#### [TASK TO COMPLETE]
Would you return the entries below exactly from the line containing "export SYNTH_HDL_FRONTEND = slang" onward, ending with the final line and including it, and nothing else?

(Saved entries)
● ● ● ● ●

<file path="config.mk">
export PLATFORM = sky130hd
export DESIGN_NAME = xor_check_byte_stuff_framer_core_flat
export DESIGN_NICKNAME = d
export VERILOG_FILES = /design/src/hdl/xcbsf_pkg.sv /design/src/hdl/xcbsf_if.sv /design/src/hdl/xor_check_byte_stuff_framer_core.sv /design/src/flat_wrapper.sv
export VERILOG_INCLUDE_DIRS = /design/src /design/src/hdl
export SDC_FILE = /design/constraint.sdc
export NUM_CORES = 1
export LEC_CHECK = 0
export BUFFER_PORTS_ARGS = -buffer_cell sky130_fd_sc_hd__clkbuf_2
export CAP_MARGIN = 10
export CORE_MARGIN = 3
export CORE_UTILIZATION = 29
export CTS_CLUSTER_SIZE = 24
export DETAILED_ROUTE_END_ITERATION = 8
export HOLD_SLACK_MARGIN = 0.1
export SLEW_MARGIN = 20
export SYNTH_ARGS = -nofsm -noshare
export SYNTH_HDL_FRONTEND = slang
export SYNTH_SLANG_ARGS = --single-unit
</file>
<file path="constraint.sdc">
create_clock -name clk -period 4.1 [get_ports clk]
set_input_delay 0.615 -clock clk [delete_from_list [all_inputs] [get_ports clk]]
set_output_delay 0.615 -clock clk [all_outputs]
set_load 0.03 [all_outputs]
</file>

● ● ● ● ●

#### [EXPECTED ANSWER]
export SYNTH_HDL_FRONTEND = slang
export SYNTH_SLANG_ARGS = --single-unit
</file>
<file path="constraint.sdc">
create_clock -name clk -period 4.1 [get_ports clk]
set_input_delay 0.615 -clock clk [delete_from_list [all_inputs] [get_ports clk]]
set_output_delay 0.615 -clock clk [all_outputs]
set_load 0.03 [all_outputs]
</file>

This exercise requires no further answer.